What you will do >> Among the lines below, keep only those from the one containing "grt_max_degree = 91" through the one containing "run 2: power", and reproduce them exactly.

[Stored data]
------------------------------------------------
===== config.mk =====
export PLATFORM = sky130hd
export DESIGN_NAME = matrix_result_printer
export DESIGN_NICKNAME = d
export VERILOG_FILES = /design/src/rtl/project_pkg.sv /design/src/rtl/elem_to_digits.sv /design/src/rtl/matrix_result_printer.sv
export SDC_FILE = /design/constraint.sdc
export NUM_CORES = 2
export LEC_CHECK = 0
export BUFFER_PORTS_ARGS = -buffer_cell sky130_fd_sc_hd__buf_2
export CAP_MARGIN = 20
export CORE_ASPECT_RATIO = 1.75
export CORE_MARGIN = 3
export CORE_UTILIZATION = 45
export CTS_CLUSTER_SIZE = 24
export DETAILED_ROUTE_END_ITERATION = 6
export PLACE_DENSITY = 0.67
export SLEW_MARGIN = 0
export SYNTH_ARGS = -nofsm -noshare
export SYNTH_HDL_FRONTEND = slang
export SYNTH_SLANG_ARGS = --single-unit

===== constraint.sdc =====
create_clock -name clk -period 8 [get_ports clk]
set_input_delay 2.4 -clock clk [delete_from_list [all_inputs] [get_ports clk]]
set_output_delay 2.4 -clock clk [all_outputs]
set_load 0.02 [all_outputs]
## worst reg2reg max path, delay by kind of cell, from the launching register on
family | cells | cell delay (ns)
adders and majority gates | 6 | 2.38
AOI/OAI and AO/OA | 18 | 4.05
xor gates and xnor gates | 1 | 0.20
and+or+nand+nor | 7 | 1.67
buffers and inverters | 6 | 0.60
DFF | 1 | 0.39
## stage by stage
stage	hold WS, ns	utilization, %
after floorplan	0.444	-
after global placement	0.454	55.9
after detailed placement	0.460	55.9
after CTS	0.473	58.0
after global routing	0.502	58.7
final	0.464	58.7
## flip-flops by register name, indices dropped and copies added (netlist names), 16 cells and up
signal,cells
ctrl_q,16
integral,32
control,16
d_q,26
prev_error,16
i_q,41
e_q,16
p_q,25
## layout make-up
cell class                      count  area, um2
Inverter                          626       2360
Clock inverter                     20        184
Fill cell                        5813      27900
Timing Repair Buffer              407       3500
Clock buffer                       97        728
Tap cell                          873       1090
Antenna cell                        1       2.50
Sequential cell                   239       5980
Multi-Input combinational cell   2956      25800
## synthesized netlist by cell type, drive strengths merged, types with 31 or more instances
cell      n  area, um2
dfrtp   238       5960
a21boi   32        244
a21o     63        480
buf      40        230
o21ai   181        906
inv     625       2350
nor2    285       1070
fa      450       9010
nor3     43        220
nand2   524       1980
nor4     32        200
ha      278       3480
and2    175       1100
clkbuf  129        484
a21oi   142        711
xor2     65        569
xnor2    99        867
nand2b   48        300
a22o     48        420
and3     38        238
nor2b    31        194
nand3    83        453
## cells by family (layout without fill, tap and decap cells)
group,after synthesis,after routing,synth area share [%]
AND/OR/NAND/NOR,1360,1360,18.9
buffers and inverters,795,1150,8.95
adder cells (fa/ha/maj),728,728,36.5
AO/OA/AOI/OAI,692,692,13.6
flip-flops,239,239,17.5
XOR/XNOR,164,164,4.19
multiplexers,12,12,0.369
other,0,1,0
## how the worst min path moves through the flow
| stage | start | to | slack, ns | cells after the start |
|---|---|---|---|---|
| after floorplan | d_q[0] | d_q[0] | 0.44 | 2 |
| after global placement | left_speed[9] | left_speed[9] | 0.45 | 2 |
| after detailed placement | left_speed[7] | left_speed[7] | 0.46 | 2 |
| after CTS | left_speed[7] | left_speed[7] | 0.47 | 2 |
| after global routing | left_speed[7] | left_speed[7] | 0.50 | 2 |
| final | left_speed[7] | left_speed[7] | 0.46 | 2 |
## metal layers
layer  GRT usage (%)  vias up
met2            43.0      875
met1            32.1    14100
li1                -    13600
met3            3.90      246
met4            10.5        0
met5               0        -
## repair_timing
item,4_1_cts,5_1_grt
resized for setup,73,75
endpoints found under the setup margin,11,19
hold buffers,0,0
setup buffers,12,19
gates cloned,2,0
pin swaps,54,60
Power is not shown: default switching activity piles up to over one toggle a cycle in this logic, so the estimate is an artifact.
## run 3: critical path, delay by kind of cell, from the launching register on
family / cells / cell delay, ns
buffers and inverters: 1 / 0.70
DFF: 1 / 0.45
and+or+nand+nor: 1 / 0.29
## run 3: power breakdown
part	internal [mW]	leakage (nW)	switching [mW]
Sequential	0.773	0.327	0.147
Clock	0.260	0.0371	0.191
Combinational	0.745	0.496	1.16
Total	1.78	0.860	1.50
<file path="config.mk">
export PLATFORM = sky130hd
export DESIGN_NAME = rx_mensagem_sonar_7e1
export DESIGN_NICKNAME = d
export VERILOG_FILES = /design/src/rtl/rx_mensagem_sonar_7e1_pkg.sv /design/src/rtl/rx_mensagem_sonar_7e1_serial.sv /design/src/rtl/rx_mensagem_sonar_7e1.sv
export SDC_FILE = /design/constraint.sdc
export NUM_CORES = 1
export LEC_CHECK = 0
export ABC_AREA = 1
export CAP_MARGIN = 20
export CELL_PAD_IN_SITES_DETAIL_PLACEMENT = 2
export CELL_PAD_IN_SITES_GLOBAL_PLACEMENT = 2
export CORE_ASPECT_RATIO = 0.75
export CORE_MARGIN = 2
export CORE_UTILIZATION = 32
export DETAILED_ROUTE_END_ITERATION = 6
export PLACE_DENSITY_LB_ADDON = 0.1
export SYNTH_ARGS = -nofsm -noshare
export SYNTH_HDL_FRONTEND = slang
export SYNTH_SLANG_ARGS = --single-unit
</file>
<file path="constraint.sdc">
create_clock -name clock -period 2.9 [get_ports clock]
set_clock_uncertainty 0.15 [all_clocks]
set_input_delay 0.29 -clock clock [delete_from_list [all_inputs] [get_ports clock]]
set_output_delay 0.29 -clock clock [all_outputs]
set_load 0.05 [all_outputs]
</file>
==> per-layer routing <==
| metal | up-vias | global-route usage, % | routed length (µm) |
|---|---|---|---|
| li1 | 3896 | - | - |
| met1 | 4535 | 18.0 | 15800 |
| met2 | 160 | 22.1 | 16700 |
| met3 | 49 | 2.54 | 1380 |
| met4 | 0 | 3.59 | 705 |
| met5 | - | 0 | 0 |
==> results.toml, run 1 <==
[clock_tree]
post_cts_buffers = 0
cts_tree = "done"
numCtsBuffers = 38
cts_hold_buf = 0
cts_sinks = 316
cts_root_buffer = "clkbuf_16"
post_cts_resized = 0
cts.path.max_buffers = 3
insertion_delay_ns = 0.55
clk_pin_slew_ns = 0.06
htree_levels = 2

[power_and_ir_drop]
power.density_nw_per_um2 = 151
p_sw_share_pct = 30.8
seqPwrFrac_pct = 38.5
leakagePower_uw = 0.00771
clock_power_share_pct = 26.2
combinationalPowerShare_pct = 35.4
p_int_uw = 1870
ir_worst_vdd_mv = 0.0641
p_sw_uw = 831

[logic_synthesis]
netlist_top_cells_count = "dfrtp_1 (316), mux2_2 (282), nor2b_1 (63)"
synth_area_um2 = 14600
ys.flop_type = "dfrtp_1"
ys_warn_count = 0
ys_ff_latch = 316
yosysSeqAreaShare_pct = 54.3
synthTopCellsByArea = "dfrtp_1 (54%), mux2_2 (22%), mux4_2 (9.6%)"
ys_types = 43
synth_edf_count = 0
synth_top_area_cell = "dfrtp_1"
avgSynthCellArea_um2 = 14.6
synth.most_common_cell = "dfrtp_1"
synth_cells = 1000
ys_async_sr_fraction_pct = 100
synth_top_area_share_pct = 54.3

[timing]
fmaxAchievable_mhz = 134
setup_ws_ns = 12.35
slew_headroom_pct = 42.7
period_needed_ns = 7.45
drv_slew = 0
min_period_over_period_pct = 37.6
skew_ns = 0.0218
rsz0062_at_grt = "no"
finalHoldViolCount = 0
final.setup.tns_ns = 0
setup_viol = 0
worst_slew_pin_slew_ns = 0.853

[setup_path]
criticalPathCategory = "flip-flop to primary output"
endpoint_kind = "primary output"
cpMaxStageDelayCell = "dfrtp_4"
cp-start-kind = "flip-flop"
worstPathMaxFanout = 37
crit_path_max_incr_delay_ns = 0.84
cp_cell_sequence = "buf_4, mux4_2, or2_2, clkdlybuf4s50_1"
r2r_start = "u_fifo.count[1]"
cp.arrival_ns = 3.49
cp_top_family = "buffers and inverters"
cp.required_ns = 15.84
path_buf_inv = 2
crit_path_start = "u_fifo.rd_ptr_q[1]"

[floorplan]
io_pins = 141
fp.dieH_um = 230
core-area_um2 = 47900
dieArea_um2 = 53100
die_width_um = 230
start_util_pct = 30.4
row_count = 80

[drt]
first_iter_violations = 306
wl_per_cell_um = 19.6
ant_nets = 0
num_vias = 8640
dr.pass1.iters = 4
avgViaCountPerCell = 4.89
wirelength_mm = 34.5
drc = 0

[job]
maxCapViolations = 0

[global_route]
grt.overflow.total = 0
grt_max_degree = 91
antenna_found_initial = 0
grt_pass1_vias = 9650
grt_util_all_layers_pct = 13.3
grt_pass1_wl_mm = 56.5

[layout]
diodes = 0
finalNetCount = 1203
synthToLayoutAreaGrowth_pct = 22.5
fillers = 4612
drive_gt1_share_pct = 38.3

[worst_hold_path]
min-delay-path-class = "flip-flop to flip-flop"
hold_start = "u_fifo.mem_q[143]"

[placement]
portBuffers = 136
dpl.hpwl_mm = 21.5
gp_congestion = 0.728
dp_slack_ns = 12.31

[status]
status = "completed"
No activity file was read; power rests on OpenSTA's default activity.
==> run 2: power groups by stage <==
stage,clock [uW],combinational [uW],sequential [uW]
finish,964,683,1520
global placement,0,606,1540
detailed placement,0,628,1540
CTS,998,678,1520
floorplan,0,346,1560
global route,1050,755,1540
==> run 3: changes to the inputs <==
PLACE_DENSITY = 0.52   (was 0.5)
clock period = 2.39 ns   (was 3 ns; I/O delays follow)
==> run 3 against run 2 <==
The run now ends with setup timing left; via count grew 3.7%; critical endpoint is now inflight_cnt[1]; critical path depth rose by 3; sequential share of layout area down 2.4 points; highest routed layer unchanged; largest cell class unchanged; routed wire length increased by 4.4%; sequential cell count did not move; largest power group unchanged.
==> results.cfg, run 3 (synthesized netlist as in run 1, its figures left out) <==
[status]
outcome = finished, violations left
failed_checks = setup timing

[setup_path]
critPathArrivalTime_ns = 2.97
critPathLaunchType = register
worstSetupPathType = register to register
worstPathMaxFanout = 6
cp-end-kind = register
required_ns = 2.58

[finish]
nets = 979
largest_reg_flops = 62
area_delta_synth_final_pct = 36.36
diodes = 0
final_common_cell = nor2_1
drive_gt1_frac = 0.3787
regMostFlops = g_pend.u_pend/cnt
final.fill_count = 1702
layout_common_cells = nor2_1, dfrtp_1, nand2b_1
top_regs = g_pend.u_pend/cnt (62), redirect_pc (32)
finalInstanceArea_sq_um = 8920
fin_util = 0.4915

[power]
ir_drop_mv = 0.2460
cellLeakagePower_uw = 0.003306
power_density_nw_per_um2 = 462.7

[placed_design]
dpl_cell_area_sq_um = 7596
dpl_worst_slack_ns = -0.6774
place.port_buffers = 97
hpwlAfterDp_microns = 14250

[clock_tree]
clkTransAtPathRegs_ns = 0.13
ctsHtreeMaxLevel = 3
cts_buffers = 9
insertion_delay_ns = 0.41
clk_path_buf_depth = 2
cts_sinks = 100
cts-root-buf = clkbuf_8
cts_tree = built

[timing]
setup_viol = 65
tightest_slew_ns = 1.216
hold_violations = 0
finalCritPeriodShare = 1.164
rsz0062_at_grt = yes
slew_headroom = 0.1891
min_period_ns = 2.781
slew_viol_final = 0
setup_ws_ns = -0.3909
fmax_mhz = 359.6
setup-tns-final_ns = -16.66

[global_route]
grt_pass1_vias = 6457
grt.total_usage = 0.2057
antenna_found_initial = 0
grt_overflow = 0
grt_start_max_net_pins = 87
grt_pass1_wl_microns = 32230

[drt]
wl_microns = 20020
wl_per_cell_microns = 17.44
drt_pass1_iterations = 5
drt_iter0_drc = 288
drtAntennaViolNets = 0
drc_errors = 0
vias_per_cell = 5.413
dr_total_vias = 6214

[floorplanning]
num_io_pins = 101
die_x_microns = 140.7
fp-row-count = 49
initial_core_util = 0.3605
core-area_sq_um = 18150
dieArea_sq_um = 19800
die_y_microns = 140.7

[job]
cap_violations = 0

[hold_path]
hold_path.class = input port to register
File: config.mk
export PLATFORM = sky130hd
export DESIGN_NAME = rst_sequencer
export DESIGN_NICKNAME = d
export VERILOG_FILES = /design/src/rtl/rst_seq_pkg.sv /design/src/rtl/rst_sequencer.sv
export SDC_FILE = /design/constraint.sdc
export NUM_CORES = 1
export LEC_CHECK = 0
export CORE_MARGIN = 4
export CORE_UTILIZATION = 55
export CTS_BUF_LIST = sky130_fd_sc_hd__clkbuf_4 sky130_fd_sc_hd__clkbuf_8
export CTS_CLUSTER_SIZE = 28
export DETAILED_ROUTE_END_ITERATION = 10
export GPL_TIMING_DRIVEN = 0
export PLACE_DENSITY = 0.78
export SLEW_MARGIN = 20
export SYNTH_ARGS = -nofsm -noshare
export SYNTH_HDL_FRONTEND = slang
export SYNTH_SLANG_ARGS = --single-unit
export TNS_END_PERCENT = 20
File: constraint.sdc
create_clock -name clk -period 3.1 [get_ports clk]
set_input_delay 0.31 -clock clk [delete_from_list [all_inputs] [get_ports clk]]
set_output_delay 0.31 -clock clk [all_outputs]
set_load 0.01 [all_outputs]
------------------------------------------------
Response to the exercise >>
grt_max_degree = 91
antenna_found_initial = 0
grt_pass1_vias = 9650
grt_util_all_layers_pct = 13.3
grt_pass1_wl_mm = 56.5

[layout]
diodes = 0
finalNetCount = 1203
synthToLayoutAreaGrowth_pct = 22.5
fillers = 4612
drive_gt1_share_pct = 38.3

[worst_hold_path]
min-delay-path-class = "flip-flop to flip-flop"
hold_start = "u_fifo.mem_q[143]"

[placement]
portBuffers = 136
dpl.hpwl_mm = 21.5
gp_congestion = 0.728
dp_slack_ns = 12.31

[status]
status = "completed"
No activity file was read; power rests on OpenSTA's default activity.
==> run 2: power groups by stage <==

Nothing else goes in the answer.